Nothing is to be left out; print all the entries exactly.

*** EXERCISE MATERIALS ***

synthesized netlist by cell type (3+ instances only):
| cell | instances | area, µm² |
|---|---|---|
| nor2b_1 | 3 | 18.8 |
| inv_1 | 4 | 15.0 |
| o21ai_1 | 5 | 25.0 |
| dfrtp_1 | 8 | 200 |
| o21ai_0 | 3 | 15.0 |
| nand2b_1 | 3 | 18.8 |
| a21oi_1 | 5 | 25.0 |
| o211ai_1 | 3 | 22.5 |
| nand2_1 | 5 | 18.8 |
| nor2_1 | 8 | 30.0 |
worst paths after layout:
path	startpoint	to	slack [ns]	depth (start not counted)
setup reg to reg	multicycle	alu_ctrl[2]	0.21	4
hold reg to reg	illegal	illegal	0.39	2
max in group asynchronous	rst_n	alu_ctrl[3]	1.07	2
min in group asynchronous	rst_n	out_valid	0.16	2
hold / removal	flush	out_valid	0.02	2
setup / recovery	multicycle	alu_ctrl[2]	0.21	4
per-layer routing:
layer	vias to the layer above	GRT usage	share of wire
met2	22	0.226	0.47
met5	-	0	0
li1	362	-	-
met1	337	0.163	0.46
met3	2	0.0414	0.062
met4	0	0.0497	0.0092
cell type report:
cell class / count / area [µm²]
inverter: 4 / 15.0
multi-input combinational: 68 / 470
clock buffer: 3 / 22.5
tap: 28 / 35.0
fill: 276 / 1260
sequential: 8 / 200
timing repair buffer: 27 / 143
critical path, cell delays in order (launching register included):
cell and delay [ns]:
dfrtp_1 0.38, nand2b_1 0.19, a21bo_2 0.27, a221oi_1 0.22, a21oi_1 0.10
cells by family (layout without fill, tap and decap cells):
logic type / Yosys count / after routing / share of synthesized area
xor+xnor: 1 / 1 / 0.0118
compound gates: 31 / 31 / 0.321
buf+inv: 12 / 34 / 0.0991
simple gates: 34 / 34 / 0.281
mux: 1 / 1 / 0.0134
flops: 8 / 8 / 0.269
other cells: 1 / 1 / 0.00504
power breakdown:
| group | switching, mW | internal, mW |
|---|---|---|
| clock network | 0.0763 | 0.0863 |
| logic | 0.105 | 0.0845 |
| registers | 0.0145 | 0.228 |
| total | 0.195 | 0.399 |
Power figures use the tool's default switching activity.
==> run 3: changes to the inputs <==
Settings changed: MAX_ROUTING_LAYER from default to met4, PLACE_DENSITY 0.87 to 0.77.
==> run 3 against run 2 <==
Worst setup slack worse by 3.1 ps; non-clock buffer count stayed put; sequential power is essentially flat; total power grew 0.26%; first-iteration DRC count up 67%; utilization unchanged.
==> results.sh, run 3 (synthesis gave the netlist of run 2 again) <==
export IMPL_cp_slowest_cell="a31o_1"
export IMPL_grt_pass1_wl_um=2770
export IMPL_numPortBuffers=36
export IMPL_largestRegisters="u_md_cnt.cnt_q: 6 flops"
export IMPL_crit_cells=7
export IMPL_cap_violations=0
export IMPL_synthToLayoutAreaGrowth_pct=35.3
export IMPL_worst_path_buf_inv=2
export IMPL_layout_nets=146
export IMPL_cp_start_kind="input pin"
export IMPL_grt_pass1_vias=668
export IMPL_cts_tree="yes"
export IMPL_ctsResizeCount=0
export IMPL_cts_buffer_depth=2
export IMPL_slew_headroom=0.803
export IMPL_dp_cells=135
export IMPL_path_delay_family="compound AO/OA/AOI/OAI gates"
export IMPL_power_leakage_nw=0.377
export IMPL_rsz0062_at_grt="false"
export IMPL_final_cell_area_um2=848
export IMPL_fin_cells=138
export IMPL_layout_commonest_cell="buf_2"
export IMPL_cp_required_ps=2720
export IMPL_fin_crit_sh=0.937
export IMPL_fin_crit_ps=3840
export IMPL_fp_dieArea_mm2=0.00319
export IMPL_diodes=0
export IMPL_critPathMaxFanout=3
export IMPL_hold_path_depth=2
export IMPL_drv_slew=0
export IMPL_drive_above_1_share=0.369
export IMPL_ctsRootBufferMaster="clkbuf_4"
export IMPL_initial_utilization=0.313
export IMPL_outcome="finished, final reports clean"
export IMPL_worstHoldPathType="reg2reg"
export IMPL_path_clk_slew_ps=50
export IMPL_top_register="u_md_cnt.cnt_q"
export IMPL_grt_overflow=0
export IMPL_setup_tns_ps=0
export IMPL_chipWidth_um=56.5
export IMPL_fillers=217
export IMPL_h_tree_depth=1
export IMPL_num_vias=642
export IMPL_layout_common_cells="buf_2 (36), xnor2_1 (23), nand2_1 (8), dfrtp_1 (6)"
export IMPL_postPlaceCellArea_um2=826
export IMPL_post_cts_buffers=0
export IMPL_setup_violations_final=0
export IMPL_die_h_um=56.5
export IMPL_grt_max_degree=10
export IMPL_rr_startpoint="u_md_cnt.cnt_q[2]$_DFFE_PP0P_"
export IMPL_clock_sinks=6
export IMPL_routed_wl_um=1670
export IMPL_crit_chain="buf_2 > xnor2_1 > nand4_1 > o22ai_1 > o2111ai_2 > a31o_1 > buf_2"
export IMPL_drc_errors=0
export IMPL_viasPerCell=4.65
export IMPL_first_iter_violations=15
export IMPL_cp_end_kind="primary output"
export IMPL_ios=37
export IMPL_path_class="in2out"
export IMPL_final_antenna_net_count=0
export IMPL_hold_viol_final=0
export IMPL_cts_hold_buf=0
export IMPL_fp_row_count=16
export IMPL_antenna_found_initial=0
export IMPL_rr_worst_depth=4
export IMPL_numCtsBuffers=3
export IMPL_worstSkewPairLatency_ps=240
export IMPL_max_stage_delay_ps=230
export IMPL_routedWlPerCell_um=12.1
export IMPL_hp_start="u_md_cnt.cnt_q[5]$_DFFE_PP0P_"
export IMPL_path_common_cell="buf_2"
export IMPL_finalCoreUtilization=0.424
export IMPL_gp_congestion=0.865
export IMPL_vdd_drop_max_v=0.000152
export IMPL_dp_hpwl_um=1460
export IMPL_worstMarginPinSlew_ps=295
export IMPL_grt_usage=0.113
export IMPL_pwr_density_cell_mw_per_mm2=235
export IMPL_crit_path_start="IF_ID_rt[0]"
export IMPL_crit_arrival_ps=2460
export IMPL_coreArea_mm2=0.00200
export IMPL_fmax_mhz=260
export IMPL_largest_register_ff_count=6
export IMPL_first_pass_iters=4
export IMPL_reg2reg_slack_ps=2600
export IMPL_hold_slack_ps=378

***

* **RESULT OF THE EXERCISE**
synthesized netlist by cell type (3+ instances only):
| cell | instances | area, µm² |
|---|---|---|
| nor2b_1 | 3 | 18.8 |
| inv_1 | 4 | 15.0 |
| o21ai_1 | 5 | 25.0 |
| dfrtp_1 | 8 | 200 |
| o21ai_0 | 3 | 15.0 |
| nand2b_1 | 3 | 18.8 |
| a21oi_1 | 5 | 25.0 |
| o211ai_1 | 3 | 22.5 |
| nand2_1 | 5 | 18.8 |
| nor2_1 | 8 | 30.0 |
worst paths after layout:
path	startpoint	to	slack [ns]	depth (start not counted)
setup reg to reg	multicycle	alu_ctrl[2]	0.21	4
hold reg to reg	illegal	illegal	0.39	2
max in group asynchronous	rst_n	alu_ctrl[3]	1.07	2
min in group asynchronous	rst_n	out_valid	0.16	2
hold / removal	flush	out_valid	0.02	2
setup / recovery	multicycle	alu_ctrl[2]	0.21	4
per-layer routing:
layer	vias to the layer above	GRT usage	share of wire
met2	22	0.226	0.47
met5	-	0	0
li1	362	-	-
met1	337	0.163	0.46
met3	2	0.0414	0.062
met4	0	0.0497	0.0092
cell type report:
cell class / count / area [µm²]
inverter: 4 / 15.0
multi-input combinational: 68 / 470
clock buffer: 3 / 22.5
tap: 28 / 35.0
fill: 276 / 1260
sequential: 8 / 200
timing repair buffer: 27 / 143
critical path, cell delays in order (launching register included):
cell and delay [ns]:
dfrtp_1 0.38, nand2b_1 0.19, a21bo_2 0.27, a221oi_1 0.22, a21oi_1 0.10
cells by family (layout without fill, tap and decap cells):
logic type / Yosys count / after routing / share of synthesized area
xor+xnor: 1 / 1 / 0.0118
compound gates: 31 / 31 / 0.321
buf+inv: 12 / 34 / 0.0991
simple gates: 34 / 34 / 0.281
mux: 1 / 1 / 0.0134
flops: 8 / 8 / 0.269
other cells: 1 / 1 / 0.00504
power breakdown:
| group | switching, mW | internal, mW |
|---|---|---|
| clock network | 0.0763 | 0.0863 |
| logic | 0.105 | 0.0845 |
| registers | 0.0145 | 0.228 |
| total | 0.195 | 0.399 |
Power figures use the tool's default switching activity.
==> run 3: changes to the inputs <==
Settings changed: MAX_ROUTING_LAYER from default to met4, PLACE_DENSITY 0.87 to 0.77.
==> run 3 against run 2 <==
Worst setup slack worse by 3.1 ps; non-clock buffer count stayed put; sequential power is essentially flat; total power grew 0.26%; first-iteration DRC count up 67%; utilization unchanged.
==> results.sh, run 3 (synthesis gave the netlist of run 2 again) <==
export IMPL_cp_slowest_cell="a31o_1"
export IMPL_grt_pass1_wl_um=2770
export IMPL_numPortBuffers=36
export IMPL_largestRegisters="u_md_cnt.cnt_q: 6 flops"
export IMPL_crit_cells=7
export IMPL_cap_violations=0
export IMPL_synthToLayoutAreaGrowth_pct=35.3
export IMPL_worst_path_buf_inv=2
export IMPL_layout_nets=146
export IMPL_cp_start_kind="input pin"
export IMPL_grt_pass1_vias=668
export IMPL_cts_tree="yes"
export IMPL_ctsResizeCount=0
export IMPL_cts_buffer_depth=2
export IMPL_slew_headroom=0.803
export IMPL_dp_cells=135
export IMPL_path_delay_family="compound AO/OA/AOI/OAI gates"
export IMPL_power_leakage_nw=0.377
export IMPL_rsz0062_at_grt="false"
export IMPL_final_cell_area_um2=848
export IMPL_fin_cells=138
export IMPL_layout_commonest_cell="buf_2"
export IMPL_cp_required_ps=2720
export IMPL_fin_crit_sh=0.937
export IMPL_fin_crit_ps=3840
export IMPL_fp_dieArea_mm2=0.00319
export IMPL_diodes=0
export IMPL_critPathMaxFanout=3
export IMPL_hold_path_depth=2
export IMPL_drv_slew=0
export IMPL_drive_above_1_share=0.369
export IMPL_ctsRootBufferMaster="clkbuf_4"
export IMPL_initial_utilization=0.313
export IMPL_outcome="finished, final reports clean"
export IMPL_worstHoldPathType="reg2reg"
export IMPL_path_clk_slew_ps=50
export IMPL_top_register="u_md_cnt.cnt_q"
export IMPL_grt_overflow=0
export IMPL_setup_tns_ps=0
export IMPL_chipWidth_um=56.5
export IMPL_fillers=217
export IMPL_h_tree_depth=1
export IMPL_num_vias=642
export IMPL_layout_common_cells="buf_2 (36), xnor2_1 (23), nand2_1 (8), dfrtp_1 (6)"
export IMPL_postPlaceCellArea_um2=826
export IMPL_post_cts_buffers=0
export IMPL_setup_violations_final=0
export IMPL_die_h_um=56.5
export IMPL_grt_max_degree=10
export IMPL_rr_startpoint="u_md_cnt.cnt_q[2]$_DFFE_PP0P_"
export IMPL_clock_sinks=6
export IMPL_routed_wl_um=1670
export IMPL_crit_chain="buf_2 > xnor2_1 > nand4_1 > o22ai_1 > o2111ai_2 > a31o_1 > buf_2"
export IMPL_drc_errors=0
export IMPL_viasPerCell=4.65
export IMPL_first_iter_violations=15
export IMPL_cp_end_kind="primary output"
export IMPL_ios=37
export IMPL_path_class="in2out"
export IMPL_final_antenna_net_count=0
export IMPL_hold_viol_final=0
export IMPL_cts_hold_buf=0
export IMPL_fp_row_count=16
export IMPL_antenna_found_initial=0
export IMPL_rr_worst_depth=4
export IMPL_numCtsBuffers=3
export IMPL_worstSkewPairLatency_ps=240
export IMPL_max_stage_delay_ps=230
export IMPL_routedWlPerCell_um=12.1
export IMPL_hp_start="u_md_cnt.cnt_q[5]$_DFFE_PP0P_"
export IMPL_path_common_cell="buf_2"
export IMPL_finalCoreUtilization=0.424
export IMPL_gp_congestion=0.865
export IMPL_vdd_drop_max_v=0.000152
export IMPL_dp_hpwl_um=1460
export IMPL_worstMarginPinSlew_ps=295
export IMPL_grt_usage=0.113
export IMPL_pwr_density_cell_mw_per_mm2=235
export IMPL_crit_path_start="IF_ID_rt[0]"
export IMPL_crit_arrival_ps=2460
export IMPL_coreArea_mm2=0.00200
export IMPL_fmax_mhz=260
export IMPL_largest_register_ff_count=6
export IMPL_first_pass_iters=4
export IMPL_reg2reg_slack_ps=2600
export IMPL_hold_slack_ps=378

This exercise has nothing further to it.